僕がIgA血管炎を発症して丸3ヶ月が経った。今までは地元の総合病院の皮膚科を受診し、回復するのを待っていた。だが、なかなか紫斑と呼ばれる皮下での内出血は治まらない。
そもそも大人での発症は稀で、地方では症例も少なければ専門医も少ない。こういう事情がなんとなく僕を焦らせる。
このまま治らないのではないかという不安。
そして牛歩並みにゆっくりとしている回復のスピードを、もっと上げる方法はないのだろうかという疑問。
そういう気持ちを今の担当医に相談した結果、福岡県にある病院の膠原病内科を受診することになった。そこには、血管炎なども診てくれる専門医がいるらしい。

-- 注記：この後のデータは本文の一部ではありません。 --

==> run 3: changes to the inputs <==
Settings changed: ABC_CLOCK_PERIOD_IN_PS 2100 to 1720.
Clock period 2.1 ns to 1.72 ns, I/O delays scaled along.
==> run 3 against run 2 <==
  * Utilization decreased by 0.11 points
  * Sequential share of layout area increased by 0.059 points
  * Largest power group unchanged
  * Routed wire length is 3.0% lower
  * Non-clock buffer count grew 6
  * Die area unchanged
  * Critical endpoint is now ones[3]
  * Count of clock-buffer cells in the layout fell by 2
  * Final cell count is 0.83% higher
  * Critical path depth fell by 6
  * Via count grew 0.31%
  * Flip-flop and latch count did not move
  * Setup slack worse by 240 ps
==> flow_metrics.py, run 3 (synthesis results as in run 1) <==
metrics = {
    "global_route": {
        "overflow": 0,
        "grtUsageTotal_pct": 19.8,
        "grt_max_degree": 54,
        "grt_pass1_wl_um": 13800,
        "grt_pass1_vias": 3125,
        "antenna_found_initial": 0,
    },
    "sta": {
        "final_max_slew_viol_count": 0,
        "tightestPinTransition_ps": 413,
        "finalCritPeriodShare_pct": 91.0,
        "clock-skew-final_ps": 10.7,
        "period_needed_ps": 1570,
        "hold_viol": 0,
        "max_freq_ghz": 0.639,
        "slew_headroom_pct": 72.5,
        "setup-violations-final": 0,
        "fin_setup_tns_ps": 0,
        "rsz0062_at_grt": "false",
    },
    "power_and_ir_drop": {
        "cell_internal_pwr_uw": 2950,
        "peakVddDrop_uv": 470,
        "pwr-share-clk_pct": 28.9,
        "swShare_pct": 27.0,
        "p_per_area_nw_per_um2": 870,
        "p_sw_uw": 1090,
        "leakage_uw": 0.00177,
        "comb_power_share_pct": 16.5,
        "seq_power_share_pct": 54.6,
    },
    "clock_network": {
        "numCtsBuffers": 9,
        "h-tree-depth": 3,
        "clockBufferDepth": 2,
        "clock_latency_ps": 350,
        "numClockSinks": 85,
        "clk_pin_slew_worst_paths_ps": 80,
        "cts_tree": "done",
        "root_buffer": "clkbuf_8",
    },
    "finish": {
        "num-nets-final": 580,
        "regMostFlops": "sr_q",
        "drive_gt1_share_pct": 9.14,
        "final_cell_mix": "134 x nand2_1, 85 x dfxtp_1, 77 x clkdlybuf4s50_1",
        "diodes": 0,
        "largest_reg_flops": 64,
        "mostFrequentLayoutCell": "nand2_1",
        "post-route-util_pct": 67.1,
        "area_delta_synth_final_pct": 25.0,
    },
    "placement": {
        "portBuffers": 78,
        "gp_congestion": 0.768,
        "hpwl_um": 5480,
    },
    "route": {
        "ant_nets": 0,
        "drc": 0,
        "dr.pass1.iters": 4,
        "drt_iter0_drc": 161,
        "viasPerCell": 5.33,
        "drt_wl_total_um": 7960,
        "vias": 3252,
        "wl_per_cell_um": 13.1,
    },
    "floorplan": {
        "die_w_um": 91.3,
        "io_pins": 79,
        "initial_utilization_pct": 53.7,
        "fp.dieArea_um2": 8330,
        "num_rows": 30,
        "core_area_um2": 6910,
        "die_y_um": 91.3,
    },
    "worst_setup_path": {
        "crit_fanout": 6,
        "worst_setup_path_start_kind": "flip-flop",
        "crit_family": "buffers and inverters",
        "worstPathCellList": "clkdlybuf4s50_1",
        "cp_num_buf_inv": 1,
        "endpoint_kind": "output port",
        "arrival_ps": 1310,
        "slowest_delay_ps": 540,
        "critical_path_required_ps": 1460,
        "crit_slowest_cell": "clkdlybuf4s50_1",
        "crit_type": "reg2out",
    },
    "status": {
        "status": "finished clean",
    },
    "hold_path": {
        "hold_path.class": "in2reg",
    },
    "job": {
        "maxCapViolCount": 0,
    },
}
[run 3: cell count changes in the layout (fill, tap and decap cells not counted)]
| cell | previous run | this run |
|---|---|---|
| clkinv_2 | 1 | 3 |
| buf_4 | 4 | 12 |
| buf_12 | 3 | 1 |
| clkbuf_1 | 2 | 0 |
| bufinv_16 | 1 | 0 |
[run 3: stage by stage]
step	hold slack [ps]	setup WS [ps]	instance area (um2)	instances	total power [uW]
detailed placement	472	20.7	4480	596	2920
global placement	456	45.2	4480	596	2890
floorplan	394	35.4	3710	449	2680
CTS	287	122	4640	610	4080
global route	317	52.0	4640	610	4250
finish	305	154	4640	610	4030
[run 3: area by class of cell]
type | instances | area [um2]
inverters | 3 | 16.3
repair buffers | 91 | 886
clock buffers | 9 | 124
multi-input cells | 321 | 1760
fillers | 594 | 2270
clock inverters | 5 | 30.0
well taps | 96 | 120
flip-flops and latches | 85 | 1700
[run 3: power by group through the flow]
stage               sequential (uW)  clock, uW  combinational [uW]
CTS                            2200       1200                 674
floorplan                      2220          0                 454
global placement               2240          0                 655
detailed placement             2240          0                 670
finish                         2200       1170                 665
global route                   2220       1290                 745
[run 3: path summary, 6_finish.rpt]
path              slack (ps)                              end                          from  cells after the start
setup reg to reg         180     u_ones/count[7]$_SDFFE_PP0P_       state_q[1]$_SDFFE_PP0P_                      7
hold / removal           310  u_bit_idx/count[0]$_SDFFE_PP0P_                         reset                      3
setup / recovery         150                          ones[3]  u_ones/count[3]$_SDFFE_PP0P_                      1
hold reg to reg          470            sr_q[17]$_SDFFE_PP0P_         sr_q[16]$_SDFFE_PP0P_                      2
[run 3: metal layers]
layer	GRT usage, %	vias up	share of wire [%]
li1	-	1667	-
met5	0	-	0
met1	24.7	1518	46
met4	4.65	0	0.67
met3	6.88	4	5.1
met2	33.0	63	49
`src/rtl/uart_prog_loader.sv`:
```
// UART boot loader: receives a framed program image and writes it into IMem.
// Holds the CPU in reset until the whole image has been written.
module uart_prog_loader #(
  parameter int CLK_FREQ = 100000000,
  parameter int BAUD     = 115200,
  parameter int ADDR_W   = 14
) (
  input  logic              clk,
  input  logic              rst,
  input  logic              uart_rx,
  output logic              imem_we,
  output logic [ADDR_W-1:0] imem_addr,
  output logic [31:0]       imem_wdata,
  output logic              cpu_hold,
  output logic              load_done,
  output logic              frame_err
);

  localparam int CPB  = CLK_FREQ / BAUD;
  localparam int HALF = CPB / 2;
  localparam int CW   = $clog2(CPB + 1);
  localparam int IW   = ADDR_W + 1;

  localparam logic [1:0] R_IDLE  = 2'd0;
  localparam logic [1:0] R_START = 2'd1;
  localparam logic [1:0] R_DATA  = 2'd2;
  localparam logic [1:0] R_STOP  = 2'd3;

  localparam logic [2:0] L_SYNC = 3'd0;
  localparam logic [2:0] L_CLO  = 3'd1;
  localparam logic [2:0] L_CHI  = 3'd2;
  localparam logic [2:0] L_DATA = 3'd3;
  localparam logic [2:0] L_DONE = 3'd4;

  localparam logic [7:0] SYNC_B = 8'hA5;

  logic          r_rx_s1;
  logic          r_rx_s2;
  logic          r_rx_d;
  logic [1:0]    r_rx_st;
  logic [CW-1:0] r_cnt;
  logic [2:0]    r_bit;
  logic [7:0]    r_shift;
  logic          r_bv;
  logic          r_serr;

  logic [2:0]        r_ld_st;
  logic [15:0]       r_n;
  logic [IW-1:0]     r_widx;
  logic [1:0]        r_bidx;
  logic [31:0]       r_word;
  logic              r_we;
  logic [ADDR_W-1:0] r_addr;
  logic [31:0]       r_wdata;
  logic              r_hold;
  logic              r_done;
  logic              r_ferr;

  logic [15:0] w_n;
  logic [31:0] w_word;
  logic        w_last;
  logic        w_big;

  assign w_n    = {r_shift, r_n[7:0]};
  assign w_word = {r_shift, r_word[31:8]};
  assign w_last = (32'(r_widx) + 32'd1) == 32'(r_n);
  assign w_big  = 32'(w_n) > (32'd1 << ADDR_W);

  assign imem_we    = r_we;
  assign imem_addr  = r_addr;
  assign imem_wdata = r_wdata;
  assign cpu_hold   = r_hold;
  assign load_done  = r_done;
  assign frame_err  = r_ferr;

  // Two-flop synchronizer plus delayed copy for falling-edge detection
  always_ff @(posedge clk or negedge rst) begin
    if (!rst) begin
      r_rx_s1 <= 1'b1;
      r_rx_s2 <= 1'b1;
      r_rx_d  <= 1'b1;
    end else begin
      r_rx_s1 <= uart_rx;
      r_rx_s2 <= r_rx_s1;
      r_rx_d  <= r_rx_s2;
    end
  end

  // UART 8N1 receiver: mid-bit sampling, one-cycle byte/error pulses
  always_ff @(posedge clk or negedge rst) begin
    if (!rst) begin
      r_rx_st <= R_IDLE;
      r_cnt   <= '0;
      r_bit   <= '0;
      r_shift <= '0;
      r_bv    <= 1'b0;
      r_serr  <= 1'b0;
    end else begin
      r_bv   <= 1'b0;
      r_serr <= 1'b0;
      case (r_rx_st)
        R_IDLE: begin
          if (r_rx_d && !r_rx_s2) begin
            r_rx_st <= R_START;
            r_cnt   <= '0;
          end
        end
        R_START: begin
          if (r_cnt == CW'(HALF - 1)) begin
            r_cnt   <= '0;
            r_bit   <= '0;
            r_rx_st <= r_rx_s2 ? R_IDLE : R_DATA;
          end else begin
            r_cnt <= r_cnt + 1'b1;
          end
        end
        R_DATA: begin
          if (r_cnt == CW'(CPB - 1)) begin
            r_cnt   <= '0;
            r_shift <= {r_rx_s2, r_shift[7:1]};
            r_bit   <= r_bit + 1'b1;
            if (r_bit == 3'd7) r_rx_st <= R_STOP;
          end else begin
            r_cnt <= r_cnt + 1'b1;
          end
        end
        default: begin
          if (r_cnt == CW'(CPB - 1)) begin
            r_cnt   <= '0;
            r_rx_st <= R_IDLE;
            if (r_rx_s2) r_bv <= 1'b1;
            else         r_serr <= 1'b1;
          end else begin
            r_cnt <= r_cnt + 1'b1;
          end
        end
      endcase
    end
  end

  // Frame parser: sync, count, little-endian words, IMem write strobes
  always_ff @(posedge clk or negedge rst) begin
    if (!rst) begin
      r_ld_st <= L_SYNC;
      r_n     <= '0;
      r_widx  <= '0;
      r_bidx  <= '0;
      r_word  <= '0;
      r_we    <= 1'b0;
      r_addr  <= '0;
      r_wdata <= '0;
      r_hold  <= 1'b1;
      r_done  <= 1'b0;
      r_ferr  <= 1'b0;
    end else begin
      r_we   <= 1'b0;
      r_ferr <= 1'b0;
      if (r_ld_st == L_DONE) begin
        r_hold <= 1'b0;
        r_done <= 1'b1;
      end
      if (r_serr) begin
        r_ferr <= 1'b1;
        if (r_ld_st != L_SYNC && r_ld_st != L_DONE) begin
          r_ld_st <= L_SYNC;
          r_bidx  <= '0;
        end
      end else if (r_bv) begin
        case (r_ld_st)
          L_SYNC: begin
            if (r_shift == SYNC_B) r_ld_st <= L_CLO;
          end
          L_CLO: begin
            r_n[7:0] <= r_shift;
            r_ld_st  <= L_CHI;
          end
          L_CHI: begin
            r_n[15:8] <= r_shift;
            if (w_n == 16'd0) begin
              r_ld_st <= L_DONE;
            end else if (w_big) begin
              r_ferr  <= 1'b1;
              r_ld_st <= L_SYNC;
            end else begin
              r_widx  <= '0;
              r_bidx  <= '0;
              r_ld_st <= L_DATA;
            end
          end
          L_DATA: begin
            r_word <= w_word;
            r_bidx <= r_bidx + 1'b1;
            if (r_bidx == 2'd3) begin
              r_we    <= 1'b1;
              r_addr  <= r_widx[ADDR_W-1:0];
              r_wdata <= w_word;
              r_widx  <= r_widx + 1'b1;
              if (w_last) r_ld_st <= L_DONE;
            end
          end
          L_DONE: begin
            if (r_shift == SYNC_B) begin
              r_ld_st <= L_CLO;
              r_hold  <= 1'b1;
              r_done  <= 1'b0;
            end
          end
          default: r_ld_st <= L_SYNC;
        endcase
      end
    end
  end

endmodule

```
==> src/rtl/switch_press_classifier_if.sv <==
// Bundle for the debounced switch level and the classifier's event outputs.
// master = switch source / event consumer side, slave = classifier side.
interface switch_press_classifier_if;
    logic i_Switch;
    logic o_Rise;
    logic o_Fall;
    logic o_Short;
    logic o_Long;
    logic o_Double;
    logic o_Busy;

    modport master (
        output i_Switch,
        input  o_Rise, o_Fall, o_Short, o_Long, o_Double, o_Busy
    );

    modport slave (
        input  i_Switch,
        output o_Rise, o_Fall, o_Short, o_Long, o_Double, o_Busy
    );
endinterface
File: src/rtl/hamming_pkg.sv
// Shared constants, codeword layout and decode result types for the
// 21-bit Hamming SEC decode scheduler.
package hamming_pkg;

    localparam int CW_W    = 21;
    localparam int DATA_W  = 16;
    localparam int SYN_W   = 5;
    localparam int NUM_PAR = 5;

    // Hamming positions are 1-based; codeword bit k carries position k+1.
    localparam int PARITY_POS [NUM_PAR] = '{1, 2, 4, 8, 16};
    localparam int DATA_POS   [DATA_W]  = '{3, 5, 6, 7, 9, 10, 11, 12,
                                            13, 14, 15, 17, 18, 19, 20, 21};

    typedef enum logic [1:0] {
        SYN_NONE,
        SYN_PARITY,
        SYN_DATA,
        SYN_UNCORR
    } syn_class_e;

    typedef struct packed {
        logic [DATA_W-1:0] data;
        logic [SYN_W-1:0]  syndrome;
        logic              corrected;
        logic              uncorr;
    } dec_result_t;

    function automatic syn_class_e classify(logic [SYN_W-1:0] syn);
        syn_class_e c;
        if (syn == '0) begin
            c = SYN_NONE;
        end else if (syn > SYN_W'(CW_W)) begin
            c = SYN_UNCORR;
        end else begin
            c = SYN_DATA;
            for (int j = 0; j < NUM_PAR; j++) begin
                if (syn == SYN_W'(PARITY_POS[j])) c = SYN_PARITY;
            end
        end
        return c;
    endfunction

endpackage

File: src/rtl/hamming_decode_scheduler_if.sv
// Request, output-stream and statistics bundle of the decode scheduler.
// master = environment side, slave = scheduler side.
interface hamming_decode_scheduler_if #(
    parameter int NUM_REQ = 2,
    parameter int CNT_W   = 16
);
    import hamming_pkg::*;

    localparam int SRC_W = (NUM_REQ > 1) ? $clog2(NUM_REQ) : 1;

    logic [NUM_REQ-1:0]      req_valid;
    logic [NUM_REQ*CW_W-1:0] req_cw;
    logic [NUM_REQ-1:0]      req_ready;

    logic                    out_valid;
    logic                    out_ready;
    logic [DATA_W-1:0]       out_data;
    logic [SRC_W-1:0]        out_src;
    logic [SYN_W-1:0]        out_syndrome;
    logic                    out_corrected;
    logic                    out_uncorr;

    logic                    stat_clr;
    logic [CNT_W-1:0]        stat_words;
    logic [CNT_W-1:0]        stat_corr;
    logic [CNT_W-1:0]        stat_uncorr;

    modport master (
        output req_valid, req_cw, out_ready, stat_clr,
        input  req_ready, out_valid, out_data, out_src, out_syndrome,
               out_corrected, out_uncorr, stat_words, stat_corr, stat_uncorr
    );

    modport slave (
        input  req_valid, req_cw, out_ready, stat_clr,
        output req_ready, out_valid, out_data, out_src, out_syndrome,
               out_corrected, out_uncorr, stat_words, stat_corr, stat_uncorr
    );

endinterface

ただ、紹介状を書いてもらうということは、今後の治療方針や診察を他の病院に委ねるということでもある。一度他の病院に行ってしまったら、おそらく今の病院には戻ることはない。
…と、思っていた。
「次、いつ来ます?」
紹介状の書類を渡し終えた担当医が、いつもと変わらないテンションで言った。
「…え?」
僕のきょとんとした表情を見て、彼は慌てて補足する。
「あ、もし福岡の病院でそのまま診察を続けるなら、それはそれで大丈夫ですからね。ただ、病院同士で連携できるところもあるだろうから福岡で通い続けるのが厳しければ、また診断結果をもとに戻ってきてもいいですし」
一度紹介状を書いてもらったら「さよならバイバイ」で、その病院とは縁が切れるものだと思っていた。そんな選択肢もあるのかと驚きつつ、温かい言葉になんだかホッとした。
「しっかり診てもらってくださいね」
医師は僕の目を見て言う。
「ありがとうございます」
僕が頭を下げると「それじゃあ、よろしくお願いします」と、頭を下げ返してくれた。
悩んで出した答えに背中を押してもらえた気がして、単純に嬉しかった。
スマホで自分のスケジュールを確認する。福岡の病院での受診は来週の火曜日。
何かしら現状からの打開策が見出せることを、今は強く願っている。